The Impact of Sucrose Ingestion During Exercise on Liver and Muscle Glycogen Concentration.

Carbohydrate is stored in the body as glycogen, which is mainly found in the liver and muscle. During endurance exercise, muscle glycogen is used as fuel for the working muscles and liver glycogen is broken down to provide glucose to maintain blood glucose (sugar) levels. Both liver and muscle glycogen are important for the ability to perform intense/prolonged endurance exercise. Therefore, nutritional strategies which can maximise the availability of glycogen in muscle and liver can benefit endurance exercise capacity.

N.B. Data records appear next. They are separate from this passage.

Context: an optimization exercise on an open-source flow, tuned for small area, a short achievable clock period and few clock cycles. The choices shown serve that exercise and are no tape-out recipe. At most, simulation tests tie the RTL to the original design; equivalence was not proved. Power figures rest on the tool's default switching activity, not on a simulated workload.

==> inputs of v38 <==
Design conv_window_gen, start of the top module:
module conv_window_gen #(
  parameter int unsigned IMG_W  = 30,
  parameter int unsigned IMG_H  = 30,
  parameter int unsigned PIX_W  = 48,
  parameter int unsigned ADDR_W = 10
) (
  input  logic                 clk,
  input  logic                 rst,
  input  logic                 start,
  output logic                 rom_en,
  output logic [ADDR_W-1:0]    rom_addr,
  input  logic [PIX_W-1:0]     rom_data,
  output logic                 win_valid,
  input  logic                 win_ready,
  output logic [9*PIX_W-1:0]   win_data,
  output logic [4:0]           win_row,
  output logic [4:0]           win_col,
  output logic                 busy,
  output logic                 done
);
==> module conv_window_gen, before the edit <==
module conv_window_gen #(
  parameter int unsigned IMG_W  = 30,
  parameter int unsigned IMG_H  = 30,
  parameter int unsigned PIX_W  = 48,
  parameter int unsigned ADDR_W = 10
) (
  input  logic                 clk,
  input  logic                 rst,
  input  logic                 start,
  output logic                 rom_en,
  output logic [ADDR_W-1:0]    rom_addr,
  input  logic [PIX_W-1:0]     rom_data,
  output logic                 win_valid,
  input  logic                 win_ready,
  output logic [9*PIX_W-1:0]   win_data,
  output logic [4:0]           win_row,
  output logic [4:0]           win_col,
  output logic                 busy,
  output logic                 done
);
  localparam int unsigned NPix   = IMG_W * IMG_H;
  localparam int unsigned Depth  = 2 * IMG_W + 2;
  localparam int unsigned NPush  = NPix + IMG_W;        
  localparam int unsigned NMask  = 8;                   
  localparam int unsigned MaskW  = PIX_W / NMask;       
  localparam logic [ADDR_W-1:0] LastPush = ADDR_W'(NPush - 1);
  localparam logic [ADDR_W-1:0] PreWin   = ADDR_W'(IMG_W - 1);
  localparam logic [4:0]        ColLast  = 5'(IMG_W - 1);
  localparam logic [4:0]        ColPre   = 5'(IMG_W - 2);
  localparam logic [4:0]        RowPre   = 5'(IMG_H - 2);
  logic              busy_q, done_q;
  logic              vld_q;             
  logic [ADDR_W-1:0] pix_q;             
  logic [ADDR_W-1:0] pinc_q;            
  logic              fin_q;             
  logic              win_on_q;          
  logic              win_valid_q;
  logic [4:0]        row_q, col_q;
  logic [8:0]        mask_q [NMask];    
  logic [PIX_W-1:0]  sr_q [Depth];
  logic can_push, push, load_win, last_hs, accept;
  assign can_push = !win_valid_q || win_ready;
  assign push     = vld_q && !fin_q && can_push;
  assign load_win = push && win_on_q;
  assign last_hs  = fin_q && win_valid_q && win_ready;
  assign accept   = start && !busy_q && !done_q;
  logic [4:0] row_n, col_n;
  logic       row_end, col_pre, row_wrap, row_pre;
  assign row_end  = (col_q == ColLast);
  assign col_pre  = (col_q == ColPre);
  assign row_wrap = (row_q == 5'h1f);
  assign row_pre  = (row_q == RowPre);
  assign col_n    = row_end ? 5'd0 : col_q + 1'b1;
  assign row_n    = row_end ? row_q + 1'b1 : row_q;
  logic [8:0] mask_n [NMask];
  for (genvar c = 0; c < NMask; c++) begin : g_mask_n
    logic top_n, bot_n, lft_n, rgt_n;
    assign lft_n = mask_q[c][5];
    assign rgt_n = !mask_q[c][5] && col_pre;
    assign top_n = mask_q[c][5] ? row_wrap : mask_q[c][1];
    assign bot_n = mask_q[c][5] ? row_pre  : mask_q[c][7];
    assign mask_n[c] = {bot_n | rgt_n, bot_n, bot_n | lft_n,
                        rgt_n,         1'b0,  lft_n,
                        top_n | rgt_n, top_n, top_n | lft_n};
  end
  always_ff @(posedge clk or posedge rst) begin
    if (rst) begin
      busy_q      <= 1'b0;
      done_q      <= 1'b0;
      vld_q       <= 1'b0;
      pix_q       <= '0;
      pinc_q      <= 1;
      fin_q       <= 1'b0;
      win_on_q    <= 1'b0;
      win_valid_q <= 1'b0;
      row_q       <= '0;
      col_q       <= '0;
    end else begin
      done_q <= last_hs;
      vld_q  <= busy_q && !last_hs;
      if (accept) begin
        busy_q   <= 1'b1;
        pix_q    <= '0;
        pinc_q   <= 1;
        fin_q    <= 1'b0;
        win_on_q <= 1'b0;
        row_q    <= 5'h1f;
        col_q    <= ColLast;
      end else begin
        if (last_hs) busy_q <= 1'b0;
        if (push) begin
          pix_q  <= pinc_q;
          pinc_q <= pinc_q + 1'b1;
          if (pix_q == LastPush) fin_q <= 1'b1;
          if (pix_q == PreWin) win_on_q <= 1'b1;
        end
        if (load_win) begin
          row_q  <= row_n;
          col_q  <= col_n;
        end
      end
      if (load_win) win_valid_q <= 1'b1;
      else if (win_ready) win_valid_q <= 1'b0;
    end
  end
  always_ff @(posedge clk) begin
    for (int c = 0; c < NMask; c++) begin
      if (accept) mask_q[c] <= 9'b000_100_000;
      else if (load_win) mask_q[c] <= mask_n[c];
    end
  end
  always_ff @(posedge clk) begin
    if (push) begin
      sr_q[0] <= ~rom_data;
      for (int t = 1; t < Depth; t++) sr_q[t] <= sr_q[t-1];
    end
  end
  for (genvar i = 0; i < 3; i++) begin : g_row
    for (genvar j = 0; j < 3; j++) begin : g_col
      if (i == 2 && j == 2) begin : g_rom
        for (genvar c = 0; c < NMask; c++) begin : g_slice
          assign win_data[PIX_W*8 + MaskW*c +: MaskW] =
              rom_data[MaskW*c +: MaskW] & ~{MaskW{mask_q[c][8]}};
        end
      end else begin : g_sr
        localparam int unsigned TapIJ = 2 * IMG_W + 1 - i * IMG_W - j;
        for (genvar c = 0; c < NMask; c++) begin : g_slice
          assign win_data[PIX_W*(3*i+j) + MaskW*c +: MaskW] =
              ~(sr_q[TapIJ][MaskW*c +: MaskW] | {MaskW{mask_q[c][3*i+j]}});
        end
      end
    end
  end
  assign rom_en    = busy_q;
  logic [ADDR_W-1:0] addr_go, addr_hold;
  assign addr_go   = (vld_q && !fin_q) ? pinc_q : pix_q;
  assign addr_hold = win_valid_q ? pix_q : addr_go;
  assign rom_addr  = win_ready ? addr_go : addr_hold;
  assign win_valid = win_valid_q;
  assign win_row   = row_q;
  assign win_col   = col_q;
  assign busy      = busy_q;
  assign done      = done_q;
endmodule
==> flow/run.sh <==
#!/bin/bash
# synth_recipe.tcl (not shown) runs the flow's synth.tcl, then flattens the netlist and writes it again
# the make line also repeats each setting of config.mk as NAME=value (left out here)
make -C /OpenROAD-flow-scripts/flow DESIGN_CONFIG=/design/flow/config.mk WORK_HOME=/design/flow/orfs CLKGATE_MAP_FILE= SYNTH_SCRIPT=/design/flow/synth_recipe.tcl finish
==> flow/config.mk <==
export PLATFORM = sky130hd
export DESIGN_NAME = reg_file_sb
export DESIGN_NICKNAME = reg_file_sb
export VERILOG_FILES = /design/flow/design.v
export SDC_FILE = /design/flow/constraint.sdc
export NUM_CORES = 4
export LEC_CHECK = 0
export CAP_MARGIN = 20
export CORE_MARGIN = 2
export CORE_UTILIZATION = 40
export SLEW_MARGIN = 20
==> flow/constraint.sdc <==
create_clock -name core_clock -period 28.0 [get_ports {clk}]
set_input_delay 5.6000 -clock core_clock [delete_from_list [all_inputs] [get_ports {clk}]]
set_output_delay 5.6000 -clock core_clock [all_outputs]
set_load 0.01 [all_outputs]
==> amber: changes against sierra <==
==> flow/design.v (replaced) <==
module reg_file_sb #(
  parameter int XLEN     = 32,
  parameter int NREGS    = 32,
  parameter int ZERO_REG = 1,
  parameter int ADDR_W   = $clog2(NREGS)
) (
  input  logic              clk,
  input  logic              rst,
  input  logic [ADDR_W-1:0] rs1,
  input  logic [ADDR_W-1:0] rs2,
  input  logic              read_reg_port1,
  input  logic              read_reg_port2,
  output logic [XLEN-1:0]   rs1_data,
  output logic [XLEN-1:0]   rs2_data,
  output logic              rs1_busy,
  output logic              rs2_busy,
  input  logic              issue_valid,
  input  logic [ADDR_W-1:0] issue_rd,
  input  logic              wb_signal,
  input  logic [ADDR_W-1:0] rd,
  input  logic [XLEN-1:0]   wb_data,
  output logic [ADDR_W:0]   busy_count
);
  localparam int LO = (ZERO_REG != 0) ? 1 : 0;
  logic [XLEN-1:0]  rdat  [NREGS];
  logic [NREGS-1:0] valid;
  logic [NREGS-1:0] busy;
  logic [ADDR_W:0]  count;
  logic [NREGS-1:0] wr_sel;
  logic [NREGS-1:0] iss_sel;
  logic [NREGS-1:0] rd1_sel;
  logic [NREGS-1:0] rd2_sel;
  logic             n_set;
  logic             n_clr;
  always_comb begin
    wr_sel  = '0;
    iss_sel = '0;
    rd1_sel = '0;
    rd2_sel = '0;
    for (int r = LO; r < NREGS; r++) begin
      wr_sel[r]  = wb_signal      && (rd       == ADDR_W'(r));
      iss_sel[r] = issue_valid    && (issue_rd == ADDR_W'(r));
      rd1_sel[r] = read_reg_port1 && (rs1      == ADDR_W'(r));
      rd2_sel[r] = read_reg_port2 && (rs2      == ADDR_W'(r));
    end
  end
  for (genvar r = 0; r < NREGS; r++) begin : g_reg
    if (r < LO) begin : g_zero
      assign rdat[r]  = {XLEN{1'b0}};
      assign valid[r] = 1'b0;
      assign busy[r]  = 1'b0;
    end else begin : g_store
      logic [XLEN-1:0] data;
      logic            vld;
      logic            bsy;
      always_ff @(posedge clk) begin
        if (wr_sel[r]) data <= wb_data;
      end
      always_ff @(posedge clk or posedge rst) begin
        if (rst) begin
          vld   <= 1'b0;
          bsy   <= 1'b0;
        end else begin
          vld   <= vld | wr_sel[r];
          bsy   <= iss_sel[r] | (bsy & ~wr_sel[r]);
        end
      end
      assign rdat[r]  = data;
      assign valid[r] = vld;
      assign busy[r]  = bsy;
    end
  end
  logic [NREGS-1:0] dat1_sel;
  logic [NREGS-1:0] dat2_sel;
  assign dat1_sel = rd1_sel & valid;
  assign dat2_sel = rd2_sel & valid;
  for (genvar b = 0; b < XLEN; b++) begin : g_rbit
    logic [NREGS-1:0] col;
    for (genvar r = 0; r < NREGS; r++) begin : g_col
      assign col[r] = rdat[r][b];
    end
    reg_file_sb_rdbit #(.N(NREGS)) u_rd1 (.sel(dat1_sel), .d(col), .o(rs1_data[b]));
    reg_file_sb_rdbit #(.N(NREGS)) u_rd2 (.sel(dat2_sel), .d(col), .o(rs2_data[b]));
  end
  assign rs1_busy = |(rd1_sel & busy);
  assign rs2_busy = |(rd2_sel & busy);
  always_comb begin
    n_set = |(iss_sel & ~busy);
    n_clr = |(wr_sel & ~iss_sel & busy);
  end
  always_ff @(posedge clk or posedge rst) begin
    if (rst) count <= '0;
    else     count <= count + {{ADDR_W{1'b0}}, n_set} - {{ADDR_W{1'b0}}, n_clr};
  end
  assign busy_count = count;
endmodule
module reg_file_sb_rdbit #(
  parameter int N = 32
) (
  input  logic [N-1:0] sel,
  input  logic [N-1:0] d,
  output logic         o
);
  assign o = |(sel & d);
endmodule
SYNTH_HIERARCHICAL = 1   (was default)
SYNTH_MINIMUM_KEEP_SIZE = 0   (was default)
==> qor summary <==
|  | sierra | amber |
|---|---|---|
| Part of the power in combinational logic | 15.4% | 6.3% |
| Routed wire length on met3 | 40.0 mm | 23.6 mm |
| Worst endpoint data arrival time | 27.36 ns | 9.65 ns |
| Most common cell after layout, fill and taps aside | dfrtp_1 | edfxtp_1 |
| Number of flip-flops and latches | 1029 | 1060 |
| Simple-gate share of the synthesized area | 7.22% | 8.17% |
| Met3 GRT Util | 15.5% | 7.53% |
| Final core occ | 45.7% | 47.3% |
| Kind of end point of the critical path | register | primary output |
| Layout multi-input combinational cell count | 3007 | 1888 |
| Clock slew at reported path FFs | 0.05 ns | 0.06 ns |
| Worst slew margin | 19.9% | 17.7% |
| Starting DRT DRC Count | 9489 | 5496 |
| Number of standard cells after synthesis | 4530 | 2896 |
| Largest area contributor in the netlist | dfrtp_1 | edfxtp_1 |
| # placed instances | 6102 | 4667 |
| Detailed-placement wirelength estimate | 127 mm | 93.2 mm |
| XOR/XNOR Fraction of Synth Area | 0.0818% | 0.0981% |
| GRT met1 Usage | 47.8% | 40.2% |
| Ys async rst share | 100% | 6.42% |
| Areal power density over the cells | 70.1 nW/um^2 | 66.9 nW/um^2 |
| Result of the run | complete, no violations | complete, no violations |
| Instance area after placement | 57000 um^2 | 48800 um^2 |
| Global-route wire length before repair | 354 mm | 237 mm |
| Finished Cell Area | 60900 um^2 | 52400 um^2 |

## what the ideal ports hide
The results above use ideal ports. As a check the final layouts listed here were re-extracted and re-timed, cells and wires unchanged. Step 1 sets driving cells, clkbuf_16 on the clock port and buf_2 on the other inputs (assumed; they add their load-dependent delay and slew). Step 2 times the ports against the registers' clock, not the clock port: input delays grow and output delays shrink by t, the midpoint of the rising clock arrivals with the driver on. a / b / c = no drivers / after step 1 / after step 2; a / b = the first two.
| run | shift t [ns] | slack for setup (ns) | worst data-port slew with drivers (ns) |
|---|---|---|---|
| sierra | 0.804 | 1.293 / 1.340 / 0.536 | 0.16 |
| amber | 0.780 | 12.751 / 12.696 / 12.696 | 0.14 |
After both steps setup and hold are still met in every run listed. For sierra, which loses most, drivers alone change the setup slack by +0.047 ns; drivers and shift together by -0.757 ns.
What follows belongs to an exercise in optimizing a design on an open flow for small area, a short achievable clock period and few clock cycles per item; a production flow would make more cautious choices.
Where RTL was checked, it was by simulation tests only, not by an equivalence proof against the original.
Function not checked in run 4: the RTL went through the layout flow alone.
Power figures rest on the tool's default switching activity, not on a simulated workload.

File: flow/run.sh
#!/bin/bash
# Own layout flow: the standard flow, with every input and output port
# buffered by the smallest buffer (sky130_fd_sc_hd__buf_1) instead of the
# resizer's default choice. Everything else is the standard.sh.
set -euo pipefail
export BUFFER_PORTS_ARGS="-buffer_cell sky130_fd_sc_hd__buf_1"
bash standard.sh finish > flow_standard.log 2>&1 || { tail -50 flow_standard.log; exit 1; }
tail -5 flow_standard.log
File: standard.sh
#!/bin/bash
# synth_recipe.tcl (not shown) runs the flow's synth.tcl, then flattens the netlist and writes it again
# the make line also repeats each setting of config.mk as NAME=value (left out here)
make -C /OpenROAD-flow-scripts/flow DESIGN_CONFIG=/design/flow/config.mk WORK_HOME=/design/flow/orfs CLKGATE_MAP_FILE= SYNTH_SCRIPT=/design/flow/synth_recipe.tcl "${@:-finish}"
File: config.mk
export PLATFORM = sky130hd
export DESIGN_NAME = audio_resample_packetizer_unit
export DESIGN_NICKNAME = audio_resample_packetizer_unit
export VERILOG_FILES = /design/flow/design.v
export SDC_FILE = /design/flow/constraint.sdc
export NUM_CORES = 4
export LEC_CHECK = 0
export CAP_MARGIN = 20
export CORE_MARGIN = 2
export CORE_UTILIZATION = 55
export CTS_BUF_LIST = sky130_fd_sc_hd__clkbuf_8
export GPL_TIMING_DRIVEN = 0
export PLACE_DENSITY = 0.7
export SETUP_SLACK_MARGIN = 4.3
export SLEW_MARGIN = 20
File: constraint.sdc
create_clock -name core_clock -period 8.0 [get_ports {clk_i}]
set_input_delay 1.6000 -clock core_clock [delete_from_list [all_inputs] [get_ports {clk_i}]]
set_output_delay 1.6000 -clock core_clock [all_outputs]
set_load 0.01 [all_outputs]
File: design.v
`default_nettype none
package arp_pkg;
  localparam int unsigned PACKET_FRAMES = 960;
  localparam int unsigned OUTPUT_RATE   = 48000;
  localparam int unsigned MIN_RATE      = 8000;
  localparam int unsigned RATE_W  = 19;
  localparam int unsigned PHASE_W = 20;   
  localparam int unsigned FRAME_W = 10;
  localparam int unsigned CFG_W   = 19;
  localparam int unsigned CIDX_W  = 2;
  localparam logic [CIDX_W-1:0] REG_SOURCE_RATE   = 2'd0;
  localparam logic [CIDX_W-1:0] REG_SAMPLE_FORMAT = 2'd1;
  localparam logic [CIDX_W-1:0] REG_STEREO_SOURCE = 2'd2;
  localparam logic [1:0] FMT_FLOAT = 2'd0;
  localparam logic [1:0] FMT_PCM16 = 2'd1;
  localparam logic [1:0] FMT_PCM32 = 2'd2;
  localparam logic [1:0] FMT_NONE  = 2'd3;
endpackage
`default_nettype wire
`default_nettype none
module arp_conv_pre (
  input  wire logic [31:0] raw_i,
  input  wire logic [1:0]  fmt_i,
  output logic      [15:0] v_o,      
  output logic      [3:0]  u_o,      
  output logic             st_o,     
  output logic             sgn_o,    
  output logic             big_o,    
  output logic             tiny_o    
);
  logic [7:0]  ex;
  logic [23:0] mant, q;
  logic [8:0]  mh;
  logic        nz14, b;
  logic [7:0]  x8, y8;
  logic        eq_ff, eq_00;
  arp_add #(.W(24)) u_sub (
    .a_i (mant),
    .b_i ({15'h7FFF, ~mh}),
    .c_i (!b),
    .s_o (q)
  );
  always_comb begin
    ex   = raw_i[30:23];
    mant = {1'b1, raw_i[22:0]};
    mh   = mant[23:15];
    nz14 = |mant[13:0];
    b    = mant[14] && (nz14 || mh[0]);
    x8    = mant[7:0];
    y8    = ~mh[7:0];
    eq_ff = &(x8 ^ y8);
    eq_00 = (x8 ^ y8) == {x8[6:0] | y8[6:0], 1'b0};
    st_o  = b ? !eq_00 : !eq_ff;
    u_o    = 4'(8'd126 - ex);
    sgn_o  = raw_i[31] && !((ex == 8'hFF) && (raw_i[22:0] != 23'd0));
    big_o  = ex >= 8'd127;
    tiny_o = ex <= 8'd110;
    case (fmt_i)
      arp_pkg::FMT_FLOAT: v_o = q[23:8];
      arp_pkg::FMT_PCM16: v_o = raw_i[15:0];
      default:            v_o = raw_i[31:16];
    endcase
  end
endmodule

The carbohydrates typically found in sports drinks are glucose and sometimes fructose. If glucose only is ingested during exercise, then the maximum rate at which can be absorbed from the intestine into the blood stream is ~1 g/min. However, if different sources of carbohydrate (fructose) are used, which are absorbed through a different pathway, absorption of carbohydrate can be up to ~1.8 g/min. With more carbohydrate available as a fuel, this translates into an improvement in performance.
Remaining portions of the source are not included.